La coltivazione del castagno da frutto in Italia, risale presumibilmente molti secoli A.C. ma la vera coltivazione ebbe inizio intorno al 1100 nel periodo dell’evoluzione demografica dei territori sub montani.
Storicamente molti scrittori ci riportano testimonianze, da Plinio, Columella, Virgilio, e molti altri. Plinio riporta i culti femminili della grande madre CIBELE di cui era proibito in un certo periodo dell’anno, alle donne per quindici giorni l’uso dei cereali e sostituiti con il pane di castagne.
L’essicazione delle castagne, da sempre è avvenuta nei metati (seccatoi) cioè in strutture atte a contenere il mucchio (dal latino Meta) delle castagne messe ad asciugare sopra al fuoco.
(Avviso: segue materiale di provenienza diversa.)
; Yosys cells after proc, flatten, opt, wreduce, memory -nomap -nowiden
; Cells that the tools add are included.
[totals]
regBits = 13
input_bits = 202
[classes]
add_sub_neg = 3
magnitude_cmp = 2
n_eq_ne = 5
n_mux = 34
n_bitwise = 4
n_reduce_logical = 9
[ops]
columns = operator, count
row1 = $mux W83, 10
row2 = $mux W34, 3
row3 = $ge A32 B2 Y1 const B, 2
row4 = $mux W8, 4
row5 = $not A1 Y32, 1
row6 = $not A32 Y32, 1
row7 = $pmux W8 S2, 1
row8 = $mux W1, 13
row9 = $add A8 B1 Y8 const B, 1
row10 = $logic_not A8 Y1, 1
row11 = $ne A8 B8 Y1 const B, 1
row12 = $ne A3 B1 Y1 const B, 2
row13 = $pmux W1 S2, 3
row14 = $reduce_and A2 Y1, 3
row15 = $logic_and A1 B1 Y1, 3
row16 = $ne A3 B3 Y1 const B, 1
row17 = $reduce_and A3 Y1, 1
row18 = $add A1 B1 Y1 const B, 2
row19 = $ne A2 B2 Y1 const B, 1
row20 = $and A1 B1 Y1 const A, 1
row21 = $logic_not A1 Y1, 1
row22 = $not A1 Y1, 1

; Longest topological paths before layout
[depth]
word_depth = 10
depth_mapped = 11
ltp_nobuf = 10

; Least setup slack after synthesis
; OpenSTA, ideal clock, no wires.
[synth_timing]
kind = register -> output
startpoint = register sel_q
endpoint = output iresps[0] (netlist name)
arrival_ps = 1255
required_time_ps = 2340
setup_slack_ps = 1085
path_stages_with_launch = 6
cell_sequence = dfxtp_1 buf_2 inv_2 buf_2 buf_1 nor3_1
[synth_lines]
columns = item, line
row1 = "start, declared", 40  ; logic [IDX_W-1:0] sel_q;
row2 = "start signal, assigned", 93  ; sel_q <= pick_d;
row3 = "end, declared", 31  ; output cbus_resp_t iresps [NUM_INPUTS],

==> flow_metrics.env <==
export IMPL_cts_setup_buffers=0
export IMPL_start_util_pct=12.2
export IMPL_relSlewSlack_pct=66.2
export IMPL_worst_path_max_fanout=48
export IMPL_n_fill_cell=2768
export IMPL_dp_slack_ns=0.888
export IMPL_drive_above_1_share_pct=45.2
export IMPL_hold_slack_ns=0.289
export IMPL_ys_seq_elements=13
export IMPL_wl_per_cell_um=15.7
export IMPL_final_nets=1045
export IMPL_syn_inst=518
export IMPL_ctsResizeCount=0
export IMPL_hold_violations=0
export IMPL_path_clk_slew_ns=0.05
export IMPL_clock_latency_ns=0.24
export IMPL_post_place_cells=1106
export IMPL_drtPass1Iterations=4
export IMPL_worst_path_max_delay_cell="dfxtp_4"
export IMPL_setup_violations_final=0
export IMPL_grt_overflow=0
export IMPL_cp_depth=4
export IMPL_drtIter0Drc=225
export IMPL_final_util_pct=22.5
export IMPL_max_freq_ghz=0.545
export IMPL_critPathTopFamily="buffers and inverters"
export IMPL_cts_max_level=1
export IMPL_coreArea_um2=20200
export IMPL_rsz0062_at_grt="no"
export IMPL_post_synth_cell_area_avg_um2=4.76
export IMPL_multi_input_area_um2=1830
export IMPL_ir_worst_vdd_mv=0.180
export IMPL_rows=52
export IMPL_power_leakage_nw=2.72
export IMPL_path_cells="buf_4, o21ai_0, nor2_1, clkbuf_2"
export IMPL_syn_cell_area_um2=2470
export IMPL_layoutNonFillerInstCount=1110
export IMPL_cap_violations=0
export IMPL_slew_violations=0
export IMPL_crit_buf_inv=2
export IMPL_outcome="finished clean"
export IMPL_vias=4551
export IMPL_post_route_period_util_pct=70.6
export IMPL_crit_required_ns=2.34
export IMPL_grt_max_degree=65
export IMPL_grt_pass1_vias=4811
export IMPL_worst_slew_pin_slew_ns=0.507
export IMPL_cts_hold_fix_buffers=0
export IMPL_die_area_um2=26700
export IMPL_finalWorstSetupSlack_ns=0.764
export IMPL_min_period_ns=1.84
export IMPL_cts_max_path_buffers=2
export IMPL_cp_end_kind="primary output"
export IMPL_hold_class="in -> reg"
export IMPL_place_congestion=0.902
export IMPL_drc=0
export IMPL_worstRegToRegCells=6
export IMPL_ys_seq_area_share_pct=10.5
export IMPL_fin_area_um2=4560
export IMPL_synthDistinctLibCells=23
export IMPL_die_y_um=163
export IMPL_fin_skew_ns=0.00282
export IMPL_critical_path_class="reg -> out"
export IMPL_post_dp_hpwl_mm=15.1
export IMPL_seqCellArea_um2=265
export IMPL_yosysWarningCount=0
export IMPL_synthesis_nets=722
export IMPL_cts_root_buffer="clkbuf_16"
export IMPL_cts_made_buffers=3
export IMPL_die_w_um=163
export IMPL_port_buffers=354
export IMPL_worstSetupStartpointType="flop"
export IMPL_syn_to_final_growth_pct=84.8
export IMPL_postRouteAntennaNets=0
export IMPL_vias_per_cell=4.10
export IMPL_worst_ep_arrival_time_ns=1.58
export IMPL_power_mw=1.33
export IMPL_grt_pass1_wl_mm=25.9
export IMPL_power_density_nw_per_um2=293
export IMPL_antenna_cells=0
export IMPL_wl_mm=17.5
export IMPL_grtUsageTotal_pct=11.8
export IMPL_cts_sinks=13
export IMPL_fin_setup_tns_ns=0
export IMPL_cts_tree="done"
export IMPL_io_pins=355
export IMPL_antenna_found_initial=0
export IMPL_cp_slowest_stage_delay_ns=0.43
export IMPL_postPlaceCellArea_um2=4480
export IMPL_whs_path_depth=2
A noi oggi i metati sono pervenuti come costruzioni in muratura, generalmente sparsi nei castagneti, di ampiezza variabile, a metà altezza divisi da un solaio a stecche di legno poste una vicino all’altra, il “canniccio", sopra il quale vengono stese le castagne. Sotto si fa un fuoco leggero, senza fiamma, con ciocchi di castagno e il fumo salendo attraversa le castagne asciugandole a poco a poco. Dopo circa 40 giorni nel metato i frutti sono secchi e possono essere sgusciati. Le castagne essiccate venivano trasformate in farina nei mulini principalmente azionati con la forza dell’acqua. La farina di castagne, comunemente era chiamata farina dolce, veniva cucinata in vari modi: Per lo più consumata come polenta oppure cotta nel latte o in forno con olio e guarnita con noci come “castagnaccio”. Ma il vero protagonista delle mense montanare era il “neccio o ciccio”, una schiacciatella ottenuta dalla cottura fra due testi di ferro o fra piastre sovrapposte di terracotta, con un impasto fatto semplicemente con farina di castagne, acqua e un pizzico di sale.
Nel corso dei secoli le vicissitudini delle popolazioni della montagna ma anche delle zone più a valle, siano state profondamente legate al castagno tanto che questa pianta, come tanti autori hanno affermato, ha fatto nascere attorno a sé una civiltà: < la civiltà del castagno>.
Dalla fine degli anni ’50, anche in queste zone, il castagno ha subito un forte regresso durante il quale si è assistito allo spopolamento della montagna, al cambiamento delle abitudini alimentari con forte deprezzamento della farina di castagne e non ultimo all’insorgere di gravi fitopatie che hanno ridotto sensibilmente il patrimonio castanicolo. Ma dai primi anni novanta si è vista una ripresa e ogni anno sempre maggiore, indirizzata soprattutto alla produzione di farina di castagne, che principalmente nelle zone montane e collinari delle provincie toscane e non solo,con il sorgere di nuove Associazioni di castanicoltori è stata valorizzata non solo come piatti tradizionali, ma in una infinità di ricette dolci e salate.